Présenté au théâtre national Mahieddine-Bachtarzi (TNA) dans le cadre de la Journée du théâtre arabe célébrée le 10 janvier de chaque année, le spectacle «Memory Kelthoum» a été mis en scène par Tounes Ait Ali, sur un texte de Djamila Moustapha Zeggaï, inspiré de la vie de la grande actrice Sarah Bernhardt (1844-1923). D’une durée de 60 mn, le spectacle restitue des moments difficiles dans la vie de Kelthoum et sa décision de se retirer de la scène artistique après une longue et brillante carrière, choisissant de s’isoler et de ne plus communiquer avec le monde extérieur. Refusant de répondre au courrier qui lui était quotidiennement adressée par des professionnels du Cinéma et du Théâtre porteurs de projets, des amis ou des fans, Kelthoum, brillamment rendu par la jeune Yousra Daïkha, se retrouve contrainte d’affronter les démons d’un passé qui n’aura pas été clément envers elle. Marqué par le conservatisme ambiant d’une époque où la femme n’avait de place qu’à la maison, Kelthoum, résiste à l’adversité et se résout à suivre sa voie d’artiste qui lui vaudra d’être renvoyée de la maison, car elle a «enfreint les règles de bonne conduite». Pour la ramener à la vie, «Nounou», son fidèle serviteur, incarné par le jeune Chabane Mohamed Aziz, prétexte de tenir un journal dans lequel il consigne tous les beaux souvenirs de la grande comédienne et actrice juste pour l’inciter à les revivre et les raconter. Kelthoum, elle, vivant dans ses tourments, sait qu’elle se fait violence en décidant de se retirer du monde artistique et familial, sans doute une manière pour elle de sanctionner ses détracteurs.

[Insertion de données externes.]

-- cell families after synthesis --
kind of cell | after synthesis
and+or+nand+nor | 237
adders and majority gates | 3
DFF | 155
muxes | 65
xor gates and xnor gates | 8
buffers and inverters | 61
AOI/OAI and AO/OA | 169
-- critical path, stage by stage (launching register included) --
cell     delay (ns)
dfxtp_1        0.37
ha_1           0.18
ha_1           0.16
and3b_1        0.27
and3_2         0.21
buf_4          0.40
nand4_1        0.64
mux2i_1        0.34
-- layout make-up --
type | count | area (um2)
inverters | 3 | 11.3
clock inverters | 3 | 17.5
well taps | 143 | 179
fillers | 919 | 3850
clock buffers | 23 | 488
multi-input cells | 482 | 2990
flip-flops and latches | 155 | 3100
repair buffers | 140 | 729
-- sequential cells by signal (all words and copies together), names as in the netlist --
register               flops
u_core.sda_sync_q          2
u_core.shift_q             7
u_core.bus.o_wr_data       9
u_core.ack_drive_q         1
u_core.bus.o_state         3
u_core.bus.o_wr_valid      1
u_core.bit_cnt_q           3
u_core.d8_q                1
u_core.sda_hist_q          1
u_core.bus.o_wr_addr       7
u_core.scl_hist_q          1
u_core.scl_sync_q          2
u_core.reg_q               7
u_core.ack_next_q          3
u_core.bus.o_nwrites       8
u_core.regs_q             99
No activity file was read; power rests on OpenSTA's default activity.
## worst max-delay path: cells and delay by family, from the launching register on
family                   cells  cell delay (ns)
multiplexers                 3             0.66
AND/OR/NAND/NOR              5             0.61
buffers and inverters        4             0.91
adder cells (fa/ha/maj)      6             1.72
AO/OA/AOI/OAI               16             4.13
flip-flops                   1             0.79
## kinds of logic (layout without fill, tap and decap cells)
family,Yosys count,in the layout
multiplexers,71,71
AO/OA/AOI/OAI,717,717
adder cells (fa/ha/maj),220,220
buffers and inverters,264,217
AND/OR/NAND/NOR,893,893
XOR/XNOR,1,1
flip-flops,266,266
$ cat config.mk
export PLATFORM = sky130hd
export DESIGN_NAME = approx_mul_trunc_pipe
export DESIGN_NICKNAME = d
export VERILOG_FILES = /design/src/rtl/approx_mul_trunc_pipe.sv
export SDC_FILE = /design/constraint.sdc
export NUM_CORES = 1
export LEC_CHECK = 0
export CAP_MARGIN = 30
export CORE_MARGIN = 2
export CORE_UTILIZATION = 35
export DETAILED_ROUTE_END_ITERATION = 12
export GPL_ROUTABILITY_DRIVEN = 0
export PLACE_DENSITY = 0.61
export SLEW_MARGIN = 5
export SYNTH_ARGS = -nofsm -noshare
export SYNTH_HDL_FRONTEND = slang
export SYNTH_SLANG_ARGS = --single-unit
$ cat constraint.sdc
create_clock -name clk -period 19.3 [get_ports clk]
set_input_delay 3.86 -clock clk [delete_from_list [all_inputs] [get_ports clk]]
set_output_delay 3.86 -clock clk [all_outputs]
set_load 0.005 [all_outputs]
$ cat src/rtl/approx_mul_trunc_pipe.sv
// approx_mul_trunc_pipe: low-row truncated approximate multiplier on a valid/ready pipeline.
// Define APPROX_MUL_ERR_STAT_EN to add |exact - z| error statistics ports.
module approx_mul_trunc_pipe #(
  parameter int N      = 8,
  parameter int L      = 4,
  parameter int C      = 7,
  parameter int COMP   = 0,
  parameter int STAGES = 2,
  parameter int ERR_W  = 32
) (
  input  logic           clk,
  input  logic           rst,
  input  logic           in_valid,
  output logic           in_ready,
  input  logic [N-1:0]   x,
  input  logic [N-1:0]   y,
  output logic           out_valid,
  input  logic           out_ready,
  output logic [2*N-1:0] z
`ifdef APPROX_MUL_ERR_STAT_EN
  ,
  input  logic             stat_clr,
  output logic [ERR_W-1:0] err_sum,
  output logic [ERR_W-1:0] err_cnt
`endif
);

  localparam int W  = 2 * N;
  localparam int CB = (C > 0) ? C - 1 : 0;

  logic [W-1:0] yw;
  logic [W-1:0] h;
  logic [W-1:0] p;
  logic [W-1:0] lo;
  logic [W-1:0] a;
  logic [W-1:0] b;
  logic [W-1:0] zc;
  logic         stall;

  logic [STAGES-1:0] v_q;
  logic [W-1:0]      d_q [STAGES];

  assign yw = W'(y);

  // Approximated rows: partial products of x[L-1:0] at full width.
  always_comb begin
    p = '0;
    for (int i = 0; i < N; i++) begin
      if (i < L && x[i]) begin
        p = p + (yw << i);
      end
    end
  end

  assign h  = (yw * W'(x >> L)) << L;
  assign lo = p & ~({W{1'b1}} << C);
  assign a  = p & ({W{1'b1}} << C);
  assign b  = (COMP != 0 && C > 0 && lo != '0) ? (W'(1) << CB) : '0;
  assign zc = h + a + b;

  assign stall     = out_valid && !out_ready;
  assign in_ready  = !stall;
  assign out_valid = v_q[STAGES-1];
  assign z         = out_valid ? d_q[STAGES-1] : '0;

  always_ff @(posedge clk) begin
    if (rst) begin
      v_q <= '0;
      for (int s = 0; s < STAGES; s++) begin
        d_q[s] <= '0;
      end
    end else if (!stall) begin
      v_q[0] <= in_valid;
      d_q[0] <= zc;
      for (int s = 1; s < STAGES; s++) begin
        v_q[s] <= v_q[s-1];
        d_q[s] <= d_q[s-1];
      end
    end
  end

`ifdef APPROX_MUL_ERR_STAT_EN
  localparam int SW = ((ERR_W > W) ? ERR_W : W) + 1;
  localparam logic [ERR_W-1:0] EMAX = '1;

  logic [W-1:0]     e_q [STAGES];
  logic [W-1:0]     e_out;
  logic [W-1:0]     diff;
  logic [SW-1:0]    sum_w;
  logic [ERR_W-1:0] sum_n;
  logic [ERR_W-1:0] cnt_n;

  // Exact product rides alongside z; its data is don't-care when invalid.
  always_ff @(posedge clk) begin
    if (rst) begin
      for (int s = 0; s < STAGES; s++) begin
        e_q[s] <= '0;
      end
    end else if (!stall) begin
      e_q[0] <= W'(x) * yw;
      for (int s = 1; s < STAGES; s++) begin
        e_q[s] <= e_q[s-1];
      end
    end
  end

  assign e_out = e_q[STAGES-1];
  assign diff  = (e_out >= z) ? e_out - z : z - e_out;
  assign sum_w = SW'(err_sum) + SW'(diff);
  assign sum_n = (sum_w > SW'(EMAX)) ? EMAX : sum_w[ERR_W-1:0];
  assign cnt_n = (err_cnt == EMAX) ? EMAX : err_cnt + ERR_W'(1);

  always_ff @(posedge clk) begin
    if (rst || stat_clr) begin
      err_sum <= '0;
      err_cnt <= '0;
    end else if (out_valid && out_ready) begin
      err_sum <= sum_n;
      err_cnt <= cnt_n;
    end
  end
`endif

endmodule
==> metrics.md <==
| Metric | Value |
|---|---|
| R2R cell count | 4 |
| First-pass GRT wire length | 12600 um |
| Fin crit share | 52.9% |
| Layout cell share with drive strength beyond 1 | 3.90% |
| Tmin final | 10.21 ns |
| Synth Warn # | 0 |
| Critical Path Start | y[2] |
| Io pins | 38 |
| Share of async-settable or async-resettable flops after synthesis | 0% |
| RR Startpoint | v_q[1]$_SDFFE_PP0N_ |
| Final hold vios | 0 |
| Post-DP HPWL | 6040 um |
| Register area | 761 um^2 |
| Reg-to-Reg End | d_q[0][15]$_SDFFCE_PN0P_ |
| Post-synth EDFFs | 24 |
| Unrepaired setup endpoints after global routing | false |
| Area Growth Syn to Fin | 13.8% |
| Final wirelength | 7420 um |
| Final worst setup slack | 9.09 ns |
| # nets final | 514 |
| Sequential area share after synthesis | 21.5% |
| Maximum clock insertion buffer count | 2 |
| P_leak | 1.77 nW |
| Final max-slew violation count | 0 |
| Fill cell count | 1023 |
| Arr. time, crit path | 10.23 ns |
| Worst slew margin | 43.0% |
| Most frequent cells in the layout | nand2_1, ha_1, and2_1, clkdlybuf4s50_1, inv_1 |
| Die Footprint | 10900 um^2 |
| Pre-CTS setup slack | 8.85 ns |
| Startpoint Class | primary input |
| Post-CTS setup buffer count | 0 |
| Antenna-violating nets left | 0 |
| Multi-input logic area | 2590 um^2 |
| Via-to-Cell Ratio | 5.17 |
| Register bit total from synthesis | 26 |
| Clk sinks | 26 |
| Placed cells | 565 |
| # hold bufs at CTS | 0 |
| Netlist cell types | 58 |
| Core Region | 9820 um^2 |
| Die H | 105 um |
| TNS Setup | 0 ns |
| Vias | 2942 |
| Worst EP required | 19.32 ns |
| GR Util All Layers | 13.6% |
| CTS HTree Levels | 1 |
| Most used DFF post-synth | edfxtp_1 |
| Worst setup path endpoint | d_q[0][15]$_SDFFCE_PN0P_ |
| Core Rows | 36 |
| Syn avg cell area | 8.64 um^2 |
| Worst VDD drop | 0.0282 mV |
| Clk slew on worst S/H paths | 0.08 ns |
| Pin count of the biggest net entering global routing | 19 |
| Initial Utilization | 36.1% |
| Grt ovf | 0 |
| Fmax | 97.9 MHz |
| Die width | 105 um |
| Clock buffer count from CTS | 3 |
| Hold WC Path Type | reg2reg |
| Total power | 0.270 mW |
| Initial antenna violation count | 0 |
| Synth Cell Area | 3540 um^2 |
| Worst Setup End Kind | flip-flop |
| CTS tree | done |
| Number of port buffers | 33 |
| Wire length per cell | 13.0 um |
| Post-synthesis cell count | 410 |
| Final non-filler cell total | 569 |
| Max_cap viols | 0 |
| Clk root buf | clkbuf_8 |
| Peak fanout along the critical path | 18 |
| Final clock skew | 0.00336 ns |
| DRT iter0 DRCs | 92 |
| Pwr dens | 66.9 nW/um^2 |
| Endpoints failing setup | 0 |
| Kind of critical path | in2reg |
| Worst Max-Slew Pin Slew | 0.853 ns |
| Number of global-route vias before repair | 2801 |
| Clock Latency Late Sink | 0.26 ns |
| Outcome | completed |
| Reg2Reg Setup Slack | 17.53 ns |
| Post-cts resize count | 0 |
| Antenna cell count | 0 |
| TritonRoute pass-1 iters | 4 |
| Drc violations | 0 |
--- config.mk ---
export PLATFORM = sky130hd
export DESIGN_NAME = fetch_unit_flat
export DESIGN_NICKNAME = d
export VERILOG_FILES = /design/src/rtl/fetch_if.sv /design/src/rtl/fetch_unit.sv /design/src/flat_wrapper.sv
export SDC_FILE = /design/constraint.sdc
export NUM_CORES = 1
export LEC_CHECK = 0
export CAP_MARGIN = 0
export CORE_MARGIN = 2
export CORE_UTILIZATION = 60
export DETAILED_ROUTE_END_ITERATION = 16
export GPL_ROUTABILITY_DRIVEN = 1
export HOLD_SLACK_MARGIN = 0.12
export PLACE_DENSITY = 0.84
export SYNTH_ARGS = -nofsm -noshare
export SYNTH_HDL_FRONTEND = slang
export SYNTH_SLANG_ARGS = --single-unit
--- constraint.sdc ---
create_clock -name clk -period 16 [get_ports clk]
set_input_delay 3.2 -clock clk [delete_from_list [all_inputs] [get_ports clk]]
set_output_delay 3.2 -clock clk [all_outputs]
set_load 0.005 [all_outputs]
--- src/rtl/fetch_if.sv ---
// Fetch unit bus bundle: core redirect, instruction-memory req/ack and core-side valid/ready.
// master = fetch unit side, slave = memory/core environment side.
interface fetch_if;
  logic        redirect;
  logic [31:0] redirect_pc;
  logic        mem_req;
  logic [31:0] mem_addr;
  logic        mem_ack;
  logic [31:0] mem_rdata;
  logic        inst_valid;
  logic [31:0] inst;
  logic [31:0] inst_pc;
  logic        inst_ready;

  modport master (
    input  redirect, redirect_pc, mem_ack, mem_rdata, inst_ready,
    output mem_req, mem_addr, inst_valid, inst, inst_pc
  );

  modport slave (
    output redirect, redirect_pc, mem_ack, mem_rdata, inst_ready,
    input  mem_req, mem_addr, inst_valid, inst, inst_pc
  );
endinterface

--- src/rtl/fetch_unit.sv ---
// Instruction fetch stage: PC, req/ack memory reads, DEPTH-entry prefetch FIFO, redirect flush.
// Optional macro FETCH_BYPASS_EN: ack data goes straight to the core when the FIFO is empty.
module fetch_unit #(
  parameter int unsigned DEPTH    = 4,
  parameter logic [31:0] RESET_PC = 32'h0
) (
  input  logic     clk,
  input  logic     rst_n,
  fetch_if.master  bus
);

  localparam int unsigned AW = (DEPTH > 1) ? $clog2(DEPTH) : 1;
  localparam int unsigned CW = AW + 1;
  localparam logic [CW-1:0] FULL = CW'(DEPTH);

  typedef enum logic [1:0] {
    S_IDLE = 2'd0,
    S_REQ  = 2'd1,
    S_DROP = 2'd2
  } state_t;

  state_t        r_state;
  logic [31:0]   r_fetch_pc;
  logic [31:0]   r_mem_addr;
  logic          r_mem_req;
  logic [AW-1:0] r_wr_ptr;
  logic [AW-1:0] r_rd_ptr;
  logic [CW-1:0] r_count;
  logic          r_inst_valid;
  logic [31:0]   r_inst;
  logic [31:0]   r_inst_pc;
  logic [31:0]   r_fifo_pc   [DEPTH];
  logic [31:0]   r_fifo_data [DEPTH];

  state_t        w_state_nxt;
  logic [31:0]   w_fetch_pc_nxt;
  logic [31:0]   w_mem_addr_nxt;
  logic [31:0]   w_redirect_pc;
  logic          w_push;
  logic          w_pop;
  logic [CW-1:0] w_cnt_after_pop;
  logic [CW-1:0] w_cnt_nxt;
  logic [AW-1:0] w_rd_ptr_nxt;
  logic          w_head_valid;
  logic [31:0]   w_head_data;
  logic [31:0]   w_head_pc;
`ifdef FETCH_BYPASS_EN
  logic          w_bypass;
`endif

  assign w_redirect_pc   = bus.redirect_pc & ~32'h3;
  assign w_pop           = r_inst_valid & bus.inst_ready;
  assign w_cnt_after_pop = r_count - CW'(w_pop);
  assign w_rd_ptr_nxt    = r_rd_ptr + AW'(w_pop);

  // Next-state, next fetch PC, push decision and next request address
  always_comb begin
    w_state_nxt    = r_state;
    w_fetch_pc_nxt = r_fetch_pc;
    w_push         = 1'b0;
    w_cnt_nxt      = w_cnt_after_pop;
`ifdef FETCH_BYPASS_EN
    w_bypass       = 1'b0;
`endif
    unique case (r_state)
      S_IDLE: begin
        if (bus.redirect) begin
          w_fetch_pc_nxt = w_redirect_pc;
          w_state_nxt    = S_REQ;
        end else if (w_cnt_after_pop < FULL) begin
          w_state_nxt = S_REQ;
        end
      end
      S_REQ: begin
        if (bus.redirect) begin
          w_fetch_pc_nxt = w_redirect_pc;
          w_state_nxt    = bus.mem_ack ? S_REQ : S_DROP;
        end else if (bus.mem_ack) begin
          w_fetch_pc_nxt = r_fetch_pc + 32'd4;
`ifdef FETCH_BYPASS_EN
          w_bypass = (r_count == '0);
          w_push   = ~(w_bypass & bus.inst_ready);
`else
          w_push   = 1'b1;
`endif
          w_cnt_nxt   = w_cnt_after_pop + CW'(w_push);
          w_state_nxt = (w_cnt_nxt < FULL) ? S_REQ : S_IDLE;
        end
      end
      S_DROP: begin
        if (bus.redirect) begin
          w_fetch_pc_nxt = w_redirect_pc;
          w_state_nxt    = bus.mem_ack ? S_REQ : S_DROP;
        end else if (bus.mem_ack) begin
          w_state_nxt = S_IDLE;
        end
      end
      default: w_state_nxt = S_IDLE;
    endcase
    if (bus.redirect) begin
      w_cnt_nxt = '0;
    end
    // An outstanding request keeps its address until acknowledged, even across a redirect
    if ((r_state != S_IDLE) && !bus.mem_ack) begin
      w_mem_addr_nxt = r_mem_addr;
    end else begin
      w_mem_addr_nxt = w_fetch_pc_nxt;
    end
  end

  // Head of the FIFO as it will look next cycle, so core outputs come straight from flops
  always_comb begin
    w_head_valid = 1'b0;
    w_head_data  = '0;
    w_head_pc    = '0;
    if (!bus.redirect) begin
      if (w_cnt_after_pop == '0) begin
        if (w_push) begin
          w_head_valid = 1'b1;
          w_head_data  = bus.mem_rdata;
          w_head_pc    = r_fetch_pc;
        end
      end else begin
        w_head_valid = 1'b1;
        w_head_data  = r_fifo_data[w_rd_ptr_nxt];
        w_head_pc    = r_fifo_pc[w_rd_ptr_nxt];
      end
    end
  end

  always_ff @(posedge clk or negedge rst_n) begin
    if (!rst_n) begin
      r_state      <= S_IDLE;
      r_fetch_pc   <= RESET_PC;
      r_mem_addr   <= RESET_PC;
      r_mem_req    <= 1'b0;
      r_wr_ptr     <= '0;
      r_rd_ptr     <= '0;
      r_count      <= '0;
      r_inst_valid <= 1'b0;
      r_inst       <= '0;
      r_inst_pc    <= '0;
    end else begin
      r_state      <= w_state_nxt;
      r_fetch_pc   <= w_fetch_pc_nxt;
      r_mem_addr   <= w_mem_addr_nxt;
      r_mem_req    <= (w_state_nxt != S_IDLE);
      r_count      <= w_cnt_nxt;
      r_inst_valid <= w_head_valid;
      r_inst       <= w_head_data;
      r_inst_pc    <= w_head_pc;
      if (bus.redirect) begin
        r_wr_ptr <= '0;
        r_rd_ptr <= '0;
      end else begin
        r_wr_ptr <= r_wr_ptr + AW'(w_push);
        r_rd_ptr <= w_rd_ptr_nxt;
      end
    end
  end

  // Storage needs no reset: entries are only read once counted valid
  always_ff @(posedge clk) begin
    if (w_push) begin
      r_fifo_pc[r_wr_ptr]   <= r_fetch_pc;
      r_fifo_data[r_wr_ptr] <= bus.mem_rdata;
    end
  end

  assign bus.mem_req  = r_mem_req;
  assign bus.mem_addr = r_mem_addr;
`ifdef FETCH_BYPASS_EN
  assign bus.inst_valid = r_inst_valid | w_bypass;
  assign bus.inst       = w_bypass ? bus.mem_rdata : r_inst;
  assign bus.inst_pc    = w_bypass ? r_fetch_pc : r_inst_pc;
`else
  assign bus.inst_valid = r_inst_valid;
  assign bus.inst       = r_inst;
  assign bus.inst_pc    = r_inst_pc;
`endif

endmodule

Ce choix de vie loin des projecteurs de la célébrité, n’aura pas été sans effet sur elle, car au fil du temps, elle deviendra arrogante et agressive, demandant chaque fois à son domestique de lui ramener son parapluie pour s’abriter des lueurs du soleil du jour et de la lune le soir. Pourtant les souvenirs sont bien là et Kelthoum évoquera avec regret son passé glorieux de comedienne et d’actrice avec des artistes de renom, à l’instar, entre autre de Abderrahmane Rais, Allal El Mohib, Mahieddine Bachtarzi, Mustapha Kateb, Alloula, Azeddine Medjoubi et Lakhdar Hamina avec qui elle est montée sur les marches du Festival de Cannes en 1975. Le duo de comédien a bien porté la densité du texte, occupant tous les espaces de la scène dans des échanges ascendants et soutenus, de même pour la scénographie faite d’un décor minimaliste mais concluant, avec de longs pantalons sur lesquels l’image d’une comédienne en plein gloire est affichée. Des extraits musicaux d’œuvres du patrimoine, interprétés par Lili Boniche, Matoub Lounès, ainsi que d’autres issus du terroir chaoui, ont agrémenté les atmosphères lugubres de «Memory Kelthoum», un spectacle qui restitue une partie du vécu de la grande Kelthoum, Aicha Adjouri de son vrai nom, décédée en 2016 à l’âge de 94 ans. Auparavant, la comédienne et metteure en scène Nabila Ibrahim a donné lecture à la Lettre de la Journée du Théâtre arabe, écrite cette année par le dramaturge émirati, Ismail Abdellah.
Le spectacle «Memory Keltoum» est produit par la Coopérative artistique pour le Théâtre,»Port-Saïd», en collaboration avec le TNA et le ministère de la Culture et des Arts.
Fondée depuis une dizaine d’années par le comédien Mohamed Laouadi, la Coopérative a produit depuis 18 spectacles dont, outre «Memory Keltoum», «Amar Bouzouar», «Wazir Ourabbi K`Bir», «Montserrat», écrite par Emmanuel Roblès, «El Mekhlouâe» ou encore «Appel masqué».